= Education in Fairfield, Connecticut =

Fairfield, Connecticut has a total of 16 public schools. There is a total of seven private elementary schools, two private high schools, and two private universities located in Fairfield.

== Fairfield public schools ==
Fairfield's public schools are governed by a large administrative body, as well as a nine-member elected Board of Education.

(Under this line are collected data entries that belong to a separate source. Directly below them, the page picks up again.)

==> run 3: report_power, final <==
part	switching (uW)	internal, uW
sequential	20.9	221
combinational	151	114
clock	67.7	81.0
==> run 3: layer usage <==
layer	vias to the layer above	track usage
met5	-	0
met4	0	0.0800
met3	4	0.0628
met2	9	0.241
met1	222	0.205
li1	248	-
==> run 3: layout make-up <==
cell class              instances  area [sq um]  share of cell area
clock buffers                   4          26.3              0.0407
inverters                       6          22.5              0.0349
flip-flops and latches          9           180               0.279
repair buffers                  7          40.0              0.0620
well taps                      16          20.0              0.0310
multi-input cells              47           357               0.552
===== src/rtl/router_pkg.sv =====
// Shared types and constants for the 1x3 router control FSM.
package router_pkg;

   typedef enum logic [2:0] {
      ST_DA  = 3'd0,
      ST_LFD = 3'd1,
      ST_LD  = 3'd2,
      ST_WTE = 3'd3,
      ST_FFS = 3'd4,
      ST_LAF = 3'd5,
      ST_LP  = 3'd6,
      ST_CPE = 3'd7
   } router_state_e;

   localparam logic [1:0] ADDR_0   = 2'd0;
   localparam logic [1:0] ADDR_1   = 2'd1;
   localparam logic [1:0] ADDR_2   = 2'd2;
   localparam logic [1:0] ADDR_INV = 2'd3;

   typedef struct packed {
      logic write_enb_reg;
      logic detect_add;
      logic lfd_state;
      logic ld_state;
      logic laf_state;
      logic full_state;
      logic rst_int_reg;
      logic busy;
   } router_out_t;

   // Moore output decode for a given state.
   function automatic router_out_t decode_outputs(router_state_e st);
      router_out_t o;
      o               = '0;
      o.detect_add    = (st == ST_DA);
      o.lfd_state     = (st == ST_LFD);
      o.ld_state      = (st == ST_LD);
      o.laf_state     = (st == ST_LAF);
      o.full_state    = (st == ST_FFS);
      o.rst_int_reg   = (st == ST_CPE);
      o.write_enb_reg = (st == ST_LD) || (st == ST_LP) || (st == ST_LAF);
      o.busy          = !((st == ST_DA) || (st == ST_LD));
      return o;
   endfunction

endpackage


===== src/rtl/router_fsm.sv =====
// Router control FSM: header decode, FIFO wait, load sequencing, full stalls, parity check.
// Optional completed-packet counter enabled by defining ROUTER_FSM_PKT_CNT_EN.
module router_fsm
   import router_pkg::*;
#(
   parameter int unsigned CNT_W = 16
) (
   input  logic             clk,
   input  logic             resetn,
   input  logic             pkt_valid,
   input  logic [1:0]       data_in,
   input  logic             fifo_full,
   input  logic             fifo_empty_0,
   input  logic             fifo_empty_1,
   input  logic             fifo_empty_2,
   input  logic             soft_reset_0,
   input  logic             soft_reset_1,
   input  logic             soft_reset_2,
   input  logic             parity_done,
   input  logic             low_pkt_valid,
   output logic             write_enb_reg,
   output logic             detect_add,
   output logic             lfd_state,
   output logic             ld_state,
   output logic             laf_state,
   output logic             full_state,
   output logic             rst_int_reg,
   output logic             busy,
   output logic [CNT_W-1:0] pkt_cnt
);

   router_state_e state_q, state_d;
   logic [1:0]    addr_q, addr_d;
   router_out_t   out_q, out_d;
   logic          empty_sel, srst_sel, hdr_empty, hdr_ok;

   // Per-FIFO status selected by the latched address; header path uses live data_in.
   always_comb begin
      empty_sel = 1'b0;
      srst_sel  = 1'b0;
      hdr_empty = 1'b0;
      case (addr_q)
         ADDR_0:  begin empty_sel = fifo_empty_0; srst_sel = soft_reset_0; end
         ADDR_1:  begin empty_sel = fifo_empty_1; srst_sel = soft_reset_1; end
         ADDR_2:  begin empty_sel = fifo_empty_2; srst_sel = soft_reset_2; end
         default: ;
      endcase
      case (data_in)
         ADDR_0:  hdr_empty = fifo_empty_0;
         ADDR_1:  hdr_empty = fifo_empty_1;
         ADDR_2:  hdr_empty = fifo_empty_2;
         default: ;
      endcase
   end

   assign hdr_ok = pkt_valid && (data_in != ADDR_INV);

   always_ff @(posedge clk or negedge resetn) begin
      if (!resetn) begin
         state_q <= ST_DA;
         addr_q  <= ADDR_0;
         out_q   <= decode_outputs(ST_DA);
      end else begin
         state_q <= state_d;
         addr_q  <= addr_d;
         out_q   <= out_d;
      end
   end

   // Outputs are registered from the next state so they track the state register exactly.
   always_comb begin
      state_d = state_q;
      addr_d  = addr_q;
      if (state_q == ST_DA && hdr_ok) begin
         addr_d = data_in;
      end
      if (srst_sel) begin
         state_d = ST_DA;
      end else begin
         unique case (state_q)
            ST_DA:   if (hdr_ok) state_d = hdr_empty ? ST_LFD : ST_WTE;
            ST_WTE:  if (empty_sel) state_d = ST_LFD;
            ST_LFD:  state_d = ST_LD;
            ST_LD: begin
               if (fifo_full)       state_d = ST_FFS;
               else if (!pkt_valid) state_d = ST_LP;
            end
            ST_FFS:  if (!fifo_full) state_d = ST_LAF;
            ST_LAF: begin
               if (parity_done)        state_d = ST_DA;
               else if (low_pkt_valid) state_d = ST_LP;
               else                    state_d = ST_LD;
            end
            ST_LP:   state_d = ST_CPE;
            ST_CPE:  state_d = fifo_full ? ST_FFS : ST_DA;
            default: state_d = ST_DA;
         endcase
      end
      out_d = decode_outputs(state_d);
   end

   assign write_enb_reg = out_q.write_enb_reg;
   assign detect_add    = out_q.detect_add;
   assign lfd_state     = out_q.lfd_state;
   assign ld_state      = out_q.ld_state;
   assign laf_state     = out_q.laf_state;
   assign full_state    = out_q.full_state;
   assign rst_int_reg   = out_q.rst_int_reg;
   assign busy          = out_q.busy;

`ifdef ROUTER_FSM_PKT_CNT_EN
   logic [CNT_W-1:0] cnt_q;

   // Every CPE exit completes a packet unless a soft reset forces the exit.
   always_ff @(posedge clk or negedge resetn) begin
      if (!resetn) begin
         cnt_q <= '0;
      end else if (state_q == ST_CPE && !srst_sel) begin
         cnt_q <= cnt_q + CNT_W'(1);
      end
   end

   assign pkt_cnt = cnt_q;
`else
   assign pkt_cnt = '0;
`endif

endmodule
$ cat config.mk
export PLATFORM = sky130hd
export DESIGN_NAME = cpu_io_responder
export DESIGN_NICKNAME = d
export VERILOG_FILES = /design/src/rtl/cpu_io_responder.sv
export SDC_FILE = /design/constraint.sdc
export NUM_CORES = 1
export LEC_CHECK = 0
export CAP_MARGIN = 5
export CORE_MARGIN = 5
export CORE_UTILIZATION = 57
export DETAILED_ROUTE_END_ITERATION = 8
export DONT_BUFFER_PORTS = 1
export PLACE_DENSITY = 0.79
export SLEW_MARGIN = 15
export SYNTH_ARGS = -nofsm -noshare
export SYNTH_HDL_FRONTEND = slang
export SYNTH_SLANG_ARGS = --single-unit
$ cat constraint.sdc
create_clock -name clk_in -period 3.65 [get_ports clk_in]
set_input_delay 0.73 -clock clk_in [delete_from_list [all_inputs] [get_ports clk_in]]
set_output_delay 0.73 -clock clk_in [all_outputs]
set_load 0.01 [all_outputs]
===== config.mk =====
export PLATFORM = sky130hd
export DESIGN_NAME = uart_tx_mmio_flat
export DESIGN_NICKNAME = d
export VERILOG_FILES = /design/src/rtl/uart_tx_mmio_if.sv /design/src/rtl/uart_tx_mmio.sv /design/src/flat_wrapper.sv
export SDC_FILE = /design/constraint.sdc
export NUM_CORES = 1
export LEC_CHECK = 0
export BUFFER_PORTS_ARGS = -buffer_cell sky130_fd_sc_hd__clkbuf_2
export CAP_MARGIN = 20
export CORE_MARGIN = 5
export CORE_UTILIZATION = 55
export CTS_BUF_LIST = sky130_fd_sc_hd__clkbuf_4
export CTS_CLUSTER_DIAMETER = 200
export DETAILED_ROUTE_END_ITERATION = 12
export HOLD_SLACK_MARGIN = 0.12
export PLACE_DENSITY = 0.77
export RECOVER_POWER = 25
export SLEW_MARGIN = 20
export SYNTH_ARGS = -nofsm -noshare
export SYNTH_HDL_FRONTEND = slang
export SYNTH_SLANG_ARGS = --single-unit

===== constraint.sdc =====
create_clock -name clk -period 7.1 [get_ports clk]
set_input_delay 0 -clock clk [delete_from_list [all_inputs] [get_ports clk]]
set_output_delay 0 -clock clk [all_outputs]
set_load 0.01 [all_outputs]

===== src/rtl/uart_tx_mmio_if.sv =====
// Bus access interface for the memory-mapped UART transmitter.
// The CPU side is the master and the peripheral side is the slave.
interface uart_tx_mmio_if;
  logic        bus_en;
  logic        bus_we;
  logic        bus_addr;
  logic [7:0]  bus_wdata;
  logic [31:0] bus_rdata;

  modport master (output bus_en, bus_we, bus_addr, bus_wdata, input bus_rdata);
  modport slave  (input bus_en, bus_we, bus_addr, bus_wdata, output bus_rdata);
endinterface


===== src/rtl/uart_tx_mmio.sv =====
// Memory-mapped 8N1 UART transmitter with a small byte FIFO and a polled status register.
// STATUS = {28'b0, overflow, empty, full, busy}; DATA writes enqueue bytes for transmission.
module uart_tx_mmio #(
  parameter int CLK_DIV    = 104,
  parameter int FIFO_DEPTH = 4
) (
  input  logic            clk,
  input  logic            resetn,
  uart_tx_mmio_if.slave   bus,
  output logic            tx
);
  localparam int AW = $clog2(FIFO_DEPTH);
  localparam int BW = $clog2(CLK_DIV);
  localparam logic [BW-1:0] BAUD_LAST = BW'(CLK_DIV - 1);
  localparam logic [AW:0]   DEPTH_C   = (AW + 1)'(FIFO_DEPTH);

  typedef enum logic [1:0] {IDLE, START, DATA, STOP} state_t;

  logic [7:0]    mem [FIFO_DEPTH];
  logic [AW-1:0] rd_ptr;
  logic [AW-1:0] wr_ptr;
  logic [AW:0]   count;
  logic          overflow;

  state_t        state;
  logic [BW-1:0] baud;
  logic [2:0]    bit_idx;
  logic [7:0]    shift;

  logic full, empty, busy, data_wr, status_rd, push, pop;

  assign full      = (count == DEPTH_C);
  assign empty     = (count == '0);
  assign busy      = (state != IDLE) || !empty;
  assign data_wr   = bus.bus_en && bus.bus_we && !bus.bus_addr;
  assign status_rd = bus.bus_en && !bus.bus_we && bus.bus_addr;
  // Full is judged on the pre-edge count, so a same-cycle pop never rescues a push.
  assign push      = data_wr && !full;
  assign pop       = !empty && ((state == IDLE) || ((state == STOP) && (baud == BAUD_LAST)));

  always_ff @(posedge clk) begin
    if (push) mem[wr_ptr] <= bus.bus_wdata;
  end

  always_ff @(posedge clk or negedge resetn) begin
    if (!resetn) begin
      rd_ptr        <= '0;
      wr_ptr        <= '0;
      count         <= '0;
      overflow      <= 1'b0;
      bus.bus_rdata <= '0;
    end else begin
      if (push) wr_ptr <= wr_ptr + 1'b1;
      if (pop)  rd_ptr <= rd_ptr + 1'b1;
      case ({push, pop})
        2'b10:   count <= count + 1'b1;
        2'b01:   count <= count - 1'b1;
        default: count <= count;
      endcase
      if (data_wr && full) overflow <= 1'b1;
      else if (status_rd)  overflow <= 1'b0;
      if (bus.bus_en && !bus.bus_we)
        bus.bus_rdata <= bus.bus_addr ? {28'b0, overflow, empty, full, busy} : 32'd0;
    end
  end

  always_ff @(posedge clk or negedge resetn) begin
    if (!resetn) begin
      state   <= IDLE;
      tx      <= 1'b1;
      baud    <= '0;
      bit_idx <= '0;
      shift   <= '0;
    end else begin
      case (state)
        IDLE: begin
          if (pop) begin
            shift <= mem[rd_ptr];
            tx    <= 1'b0;
            baud  <= '0;
            state <= START;
          end
        end
        START: begin
          if (baud == BAUD_LAST) begin
            baud    <= '0;
            bit_idx <= '0;
            tx      <= shift[0];
            state   <= DATA;
          end else begin
            baud <= baud + 1'b1;
          end
        end
        DATA: begin
          if (baud == BAUD_LAST) begin
            baud <= '0;
            if (bit_idx == 3'd7) begin
              tx    <= 1'b1;
              state <= STOP;
            end else begin
              shift   <= shift >> 1;
              tx      <= shift[1];
              bit_idx <= bit_idx + 1'b1;
            end
          end else begin
            baud <= baud + 1'b1;
          end
        end
        STOP: begin
          if (baud == BAUD_LAST) begin
            baud <= '0;
            // Chain straight into the next start bit when more data is queued.
            if (pop) begin
              shift <= mem[rd_ptr];
              tx    <= 1'b0;
              state <= START;
            end else begin
              state <= IDLE;
            end
          end else begin
            baud <= baud + 1'b1;
          end
        end
        default: state <= IDLE;
      endcase
    end
  end
endmodule

===== src/flat_wrapper.sv =====
// flat-port wrapper written by rule: the top's interface ports become plain ports
module uart_tx_mmio_flat 
#(
  parameter int CLK_DIV    = 104,
  parameter int FIFO_DEPTH = 4
)
  (clk, resetn, tx, bus_bus_en, bus_bus_we, bus_bus_addr, bus_bus_wdata, bus_bus_rdata);
  uart_tx_mmio_if bus_i ();
  input  logic clk;
  input  logic resetn;
  output logic tx;
  input wire logic [$bits(bus_i.bus_en)-1:0] bus_bus_en;
  input wire logic [$bits(bus_i.bus_we)-1:0] bus_bus_we;
  input wire logic [$bits(bus_i.bus_addr)-1:0] bus_bus_addr;
  input wire logic [$bits(bus_i.bus_wdata)-1:0] bus_bus_wdata;
  output wire logic [$bits(bus_i.bus_rdata)-1:0] bus_bus_rdata;
  assign bus_i.bus_en = bus_bus_en;
  assign bus_i.bus_we = bus_bus_we;
  assign bus_i.bus_addr = bus_bus_addr;
  assign bus_i.bus_wdata = bus_bus_wdata;
  assign bus_bus_rdata = bus_i.bus_rdata;
  uart_tx_mmio #(.CLK_DIV(CLK_DIV), .FIFO_DEPTH(FIFO_DEPTH)) u_core (.clk(clk), .resetn(resetn), .bus(bus_i), .tx(tx));
endmodule

==> flow_summary.toml <==
[final_layout]
nets = 333
multiInputGateArea_sq_mm = 0.001299
fin_area_sq_mm = 0.003572
fin_cells = 385
seq_area_sq_mm = 0.001788
antenna_cells = 0
n_fill_cell = 475
drive_above_1_share_pct = 14.52
syn2layout_area_growth_pct = 8.226

[sta]
worstMarginPinSlew_ns = 1.779
slew_headroom_pct = -18.57
fin_crit_sh_pct = 36.40
setup_violations = 0
tns_ns = 0
rsz0062_at_grt = "false"
finalHoldViolations = 0
skew_ns = 0.01677
hold_slack_ns = 0.3722
min_period_ns = 2.584
setup_ws_ns = 4.516
fmax_mhz = 387.0
finalMaxSlewViolations = 34

[drt]
dr.pass1.iters = 4
ant_nets = 0
wl_mm = 5.381
drc = 0
wl_per_cell_microns = 13.98
drt_iter0_drc = 140
vias = 1997
vias_per_cell = 5.187

[placed_design]
dpl_worst_slack_ns = 4.571
gp_congestion = 0.8510
hpwl_mm = 3.668
numPlacedInstances = 355
io_buffers = 17
placed_area_sq_mm = 0.003322

[clock_tree]
worst_setup_hold_path_clk_slew_ns = 0.12
cts_root_buf = "clkbuf_4"
cts_tree = "done"
clkLatencyLatePin_ns = 0.41
post_cts_buffers = 0
cts_made_buffers = 9
cts_resized = 0
clock_path_buffers = 2
hold_buffers = 14
htreeDepth = 3
numClockSinks = 65

[synth]
synth_edf_count = 32
synthArstFlopShare_pct = 50.77
yosysWarnings = 0
ys_ff_latch = 65
syn_avg_cell_area_sq_um = 12.05
ys.flop_type = "edfxtp_1"
synth_cells = 274
synth_cell_type_count = 47
syn_area_sq_mm = 0.003301
seq_area_frac_synth_pct = 54.17

[setup_path]
crit_required_ns = 7.43
path_max_fanout = 10
end_kind = "flop"
cp_data_arrival_time_ns = 2.92
crit_type = "reg -> reg"
worst_setup_path_start_kind = "flop"

[min_path]
hp-class = "in -> reg"

[die]
core_sq_mm = 0.005886
die_x_microns = 87.47
io-pin-count = 46
dieHeight_microns = 87.47
dieArea_sq_mm = 0.007650
start_util_pct = 56.08
fp-row-count = 28

[global_routing]
grt_pass1_wl_mm = 9.128
grt_max_degree = 34
gr-usage-all-layers_pct = 15.95
gr-total-overflow = 0
antenna_found_initial = 0
grt_pass1_vias = 1921

[job]
cap_violations = 1

[outcome]
violations = "max-capacitance violations, max-slew violations"
status = "complete, but fails checks"

[power]
p_per_area_mw_per_mm2 = 348.3
p_leak_uw = 0.001487
peakVddDrop_v = 0.0002510
==> metal layers <==
layer  track usage [%]  part of all wire (%)
met5                 0                     0
met2             25.14                    48
met4             6.695                   1.3
met1             20.44                    45
met3             4.920                   5.4
==> power breakdown <==
part | internal [uW] | total, uW | switching [uW]
Sequential | 479 | 565 | 85.7
Combinational | 215 | 460 | 244
Clock | 74.1 | 220 | 146
==> Yosys cell counts, types with 2 or more instances <==
library cell,n,area [sq um]
a22o_1,2,17.52
nand4_1,2,12.51
and2_1,5,31.28
buf_2,3,15.01
clkbuf_1,6,22.52
nor3_1,3,15.01
ha_1,14,175.2
nand2_1,34,127.6
nor2_1,9,33.78
nand2b_1,3,18.77
o21ai_0,18,90.09
xnor2_1,2,17.52
a31oi_1,4,25.02
and3_1,3,18.77
a22oi_1,3,22.52
mux2_2,9,101.4
inv_1,15,56.30
xor2_1,4,35.03
a21o_1,3,22.52
a21oi_1,3,15.01
mux4_2,8,180.2
dfrtp_1,32,800.8
mux2i_1,2,20.02
nand3_1,5,25.02
buf_4,28,210.2
edfxtp_1,32,960.9
o31ai_1,2,15.01
==> placed cells by master, fill, tap and decap left out, drive strengths merged, types with 2 or more instances in the layout <==
master	Yosys	layout
a21o	3	3
a21oi	3	3
a22o	2	2
a22oi	3	3
a31oi	4	4
and2	5	5
and3	3	3
clkbuf	6	26
clkinv	0	3
clkinvlp	0	2
conb	1	28
dfrtp	32	32
dlygate4sd3	0	14
edfxtp	32	32
ha	14	14
inv	15	17
mux2	9	9
mux2i	2	2
mux4	8	8
nand2	34	34
nand2b	3	3
nand3	5	5
nand4	2	2
nor2	9	9
nor3	3	3
nor3b	2	2
o21ai	18	18
o31ai	2	2
xnor2	2	2
xor2	4	4
==> through the flow <==
step	utilization (%)	total power (uW)
6_report	60.69	1244
5_1_grt	60.69	1343
3_3_place_gp	56.44	1004
2_1_floorplan	-	934.6
4_1_cts	60.88	1253
3_5_place_dp	56.44	1025
==> sequential cells by signal, indices dropped and copies added, names as in the netlist <==
register and count:
u_core.baud 7, u_core.bit_idx 3, u_core.bus.bus_rdata 4, u_core.count 3, u_core.mem 32, u_core.overflow 1
u_core.rd_ptr 2, u_core.shift 8, u_core.state 2, u_core.tx 1, u_core.wr_ptr 2
==> logic make-up after synthesis <==
family                     synth area share (%)
buffers and inverters                     9.552
adders and majority gates                 5.914
other                                    0.1136
DFF                                       54.17
muxes                                     9.136
xor gates and xnor gates                  1.592
AOI/OAI and AO/OA                         9.098
and+or+nand+nor                           10.42
==> critical path, cell delays in order (launching register included) <==
cell	delay [ns]
dfrtp_1	0.40
ha_1	0.26
and3_1	0.38
a31oi_1	0.17
nor2_1	0.24
ha_1	0.23
inv_1	0.06
fa_1	0.37
xor2_1	0.15
nor2_1	0.11
xor2_1	0.15
==> final timing paths <==
path	from	to	slack [ns]	depth (start not counted)
max	u_core.baud[0]	u_core.count[2]	4.52	10
min	bus_bus_wdata[5]	u_core.mem[1][5]	0.37	2
max reg2reg	u_core.baud[0]	u_core.count[2]	4.52	10
min reg2reg	u_core.bit_idx[0]	u_core.bit_idx[0]	0.51	1
max in group asynchronous	resetn	u_core.wr_ptr[1]	5.48	2
min in group asynchronous	resetn	u_core.bit_idx[1]	0.59	2
==> layout make-up <==
class                      count  area share [%]
multi-input combinational    183           36.36
inverter                      15           1.576
clock buffer                   9           1.891
timing repair buffer          31           5.989
tap                           75           2.627
sequential                    65           50.05
clock inverter                 7           1.506
(Power assumes the default switching activity.)
**src/rtl/alu_result_retire.sv**
```systemverilog
// Retire stage behind the ALU. Buffers ALU results in a small in-order FIFO and
// retires them to the register-file write port. A taken branch at the head
// issues a one-cycle PC redirect and flushes everything younger.
module alu_result_retire #(
    parameter int DATA_W    = 32,
    parameter int RF_ADDR_W = 5,
    parameter int PC_W      = 10,
    parameter int DEPTH     = 2,
    parameter int CNT_W     = 16
) (
    input  logic                 clk,
    input  logic                 reset,
    input  logic                 valid_i,
    output logic                 ready_o,
    input  logic [DATA_W-1:0]    result_i,
    input  logic                 jump_now_i,
    input  logic                 wen_i,
    input  logic [RF_ADDR_W-1:0] waddr_i,
    input  logic [PC_W-1:0]      target_i,
    output logic                 rf_wen_o,
    output logic [RF_ADDR_W-1:0] rf_waddr_o,
    output logic [DATA_W-1:0]    rf_wdata_o,
    input  logic                 rf_gnt_i,
    output logic                 redirect_o,
    output logic [PC_W-1:0]      pc_target_o,
    output logic                 flush_o,
    output logic [CNT_W-1:0]     retired_cnt_o,
    output logic [CNT_W-1:0]     flushed_cnt_o
);

    localparam int PTR_W  = $clog2(DEPTH);
    localparam int CNT_FW = PTR_W + 1;
    localparam logic [CNT_FW-1:0] FULL_COUNT = CNT_FW'(DEPTH);

    typedef struct packed {
        logic [DATA_W-1:0]    result;
        logic                 jump;
        logic                 wen;
        logic [RF_ADDR_W-1:0] waddr;
        logic [PC_W-1:0]      target;
    } entry_t;

    entry_t              fifo_mem [DEPTH];
    logic [PTR_W-1:0]    wr_ptr;
    logic [PTR_W-1:0]    rd_ptr;
    logic [CNT_FW-1:0]   count;
    logic [CNT_W-1:0]    retired_cnt;
    logic [CNT_W-1:0]    flushed_cnt;

    entry_t              in_entry;
    entry_t              head;
    logic                head_valid;
    logic                push;
    logic                retire;
    logic                flush;
    logic [CNT_FW-1:0]   discard_num;

    // Saturating add for the statistics counters: sticks at all-ones.
    function automatic logic [CNT_W-1:0] sat_add(input logic [CNT_W-1:0]  a,
                                                 input logic [CNT_FW-1:0] b);
        logic [CNT_W:0] sum;
        sum = {1'b0, a} + (CNT_W+1)'(b);
        return sum[CNT_W] ? '1 : sum[CNT_W-1:0];
    endfunction

    // ready_o depends on registered count only, so no path from valid_i or rf_gnt_i.
    assign ready_o = (count != FULL_COUNT);

    // Handshake and retire decisions; everything is suppressed in the reset cycle.
    always_comb begin
        // NOTE: every always_comb output gets a default first so no latch is inferred.
        in_entry        = '0;
        in_entry.result = result_i;
        in_entry.jump   = jump_now_i;
        in_entry.wen    = wen_i;
        in_entry.waddr  = waddr_i;
        in_entry.target = target_i;
        head            = fifo_mem[rd_ptr];
        head_valid      = (count != '0);
        push            = valid_i & ready_o;
        retire          = ~reset & head_valid & (~head.wen | rf_gnt_i);
        flush           = retire & head.jump;
        discard_num     = '0;
        if (flush) begin
            // Younger buffered entries plus a push landing in the same cycle.
            discard_num = count - CNT_FW'(1) + CNT_FW'(push);
        end
    end

    // Head-of-FIFO outputs toward the register file and fetch.
    always_comb begin
        rf_wen_o    = 1'b0;
        rf_waddr_o  = '0;
        rf_wdata_o  = '0;
        redirect_o  = flush;
        flush_o     = flush;
        pc_target_o = '0;
        if (~reset && head_valid) begin
            rf_wen_o   = head.wen;
            rf_waddr_o = head.waddr;
            rf_wdata_o = head.result;
        end
        if (flush) begin
            pc_target_o = head.target;
        end
    end

    // Entry storage: written on every accepted push.
    always_ff @(posedge clk) begin
        // NOTE: storage is not reset; the pointers and count alone decide what is valid.
        if (push) begin
            fifo_mem[wr_ptr] <= in_entry;
        end
    end

    // Pointer, occupancy and statistics state.
    always_ff @(posedge clk) begin
        // NOTE: sequential state uses non-blocking assignments so all registers update together.
        if (reset) begin
            wr_ptr      <= '0;
            rd_ptr      <= '0;
            count       <= '0;
            retired_cnt <= '0;
            flushed_cnt <= '0;
        end else begin
            if (flush) begin
                wr_ptr <= '0;
                rd_ptr <= '0;
                count  <= '0;
            end else begin
                if (push) begin
                    wr_ptr <= wr_ptr + 1'b1;
                end
                if (retire) begin
                    rd_ptr <= rd_ptr + 1'b1;
                end
                count <= count + CNT_FW'(push) - CNT_FW'(retire);
            end
            if (retire) begin
                retired_cnt <= sat_add(retired_cnt, CNT_FW'(1));
            end
            if (flush) begin
                flushed_cnt <= sat_add(flushed_cnt, discard_num);
            end
        end
    end

    assign retired_cnt_o = retired_cnt;
    assign flushed_cnt_o = flushed_cnt;

    a_count_bound: assert property (@(posedge clk) disable iff (reset)
        count <= FULL_COUNT);
    a_push_ready: assert property (@(posedge clk) disable iff (reset)
        push |-> (count != FULL_COUNT));
    a_redirect_flush: assert property (@(posedge clk)
        redirect_o |-> flush_o);

endmodule

```
<file path="config.mk">
export PLATFORM = sky130hd
export DESIGN_NAME = serial_display_mux
export DESIGN_NICKNAME = d
export VERILOG_FILES = /design/src/rtl/serial_display_pkg.sv /design/src/rtl/seg_scan_timer.sv /design/src/rtl/serial_display_mux.sv
export SDC_FILE = /design/constraint.sdc
export NUM_CORES = 1
export LEC_CHECK = 0
export CAP_MARGIN = 20
export CORE_AREA = 2 2 72 74
export CTS_BUF_LIST = sky130_fd_sc_hd__clkbuf_8
export DETAILED_ROUTE_END_ITERATION = 6
export DIE_AREA = 0 0 74 76
export PLACE_DENSITY = 0.83
export SYNTH_ARGS = -nofsm -noshare
export SYNTH_HDL_FRONTEND = slang
export SYNTH_SLANG_ARGS = --single-unit
</file>
<file path="constraint.sdc">
create_clock -name clk_in -period 2.6 [get_ports clk_in]
set_input_delay 0.52 -clock clk_in [delete_from_list [all_inputs] [get_ports clk_in]]
set_output_delay 0.52 -clock clk_in [all_outputs]
set_load 0.02 [all_outputs]
</file>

=== Elementary schools ===
- Burr Elementary School - Established 2004
- Holland Hill School
- Jennings School - Established 1967
- McKinley School
- Mill Hill School - Established 1956, Reopened 1991
- North Stratfield School
- Osborn Hill School - Established 1957, Closed 1981, Reopened 1997.
- Riverfield School - Established 1962
- Roger Sherman School
- Stratfield School
- Timothy Dwight School

=== Middle schools ===
- Fairfield Woods Middle School - Established 1955 as Fairfield Woods School
- Roger Ludlowe Middle School - Established 1998
- Tomlinson Middle School

=== High schools ===
- Fairfield Ludlowe High School - Roger Ludlowe Senior High School Closed 1987, Reopened 2003 as FLHS
- Fairfield Warde High School - Established 1956 as Andrew Warde Senior High School

== Private and parochial schools ==
=== Primary schools ===
- Eagle Hill - Southport
- Fairfield Country Day School
- Hillel Academy
- Holy Family School - closed by the Diocese of Bridgeport at the end of the 2009-2010 academic year
- Our Lady of the Assumption School
- Pear Tree Point School
- St. Thomas Aquinas Catholic School
- The Unquowa School

=== Secondary schools ===
- Fairfield College Preparatory School, located on the campus of Fairfield University
- Notre Dame Catholic High School

== Universities ==
- Fairfield University
- Sacred Heart University

==History==

In 1695, Fairfield opened its first grammar school. In 1712, the Connecticut General Assembly, ordered that the town's schools should be transferred over to the town's church parishes, besides the town's grammar school. In 1795, there was a new regulation regarding the creation of four school societies to operate the schools. These were the Village of Fairfield School Society, the Greenfield School Society, the Green's Farms School Society and the Stratfield School Society. Fairfield's first unified school district was created in 1887, when there was a merger of individual districts.

The limited in-person instruction and online education during the COVID-19 pandemic in Connecticut prompted some parents in the Farfield school district, along with some parents in other school districts, to switch to private schools with full in-person education and/or homeschooling.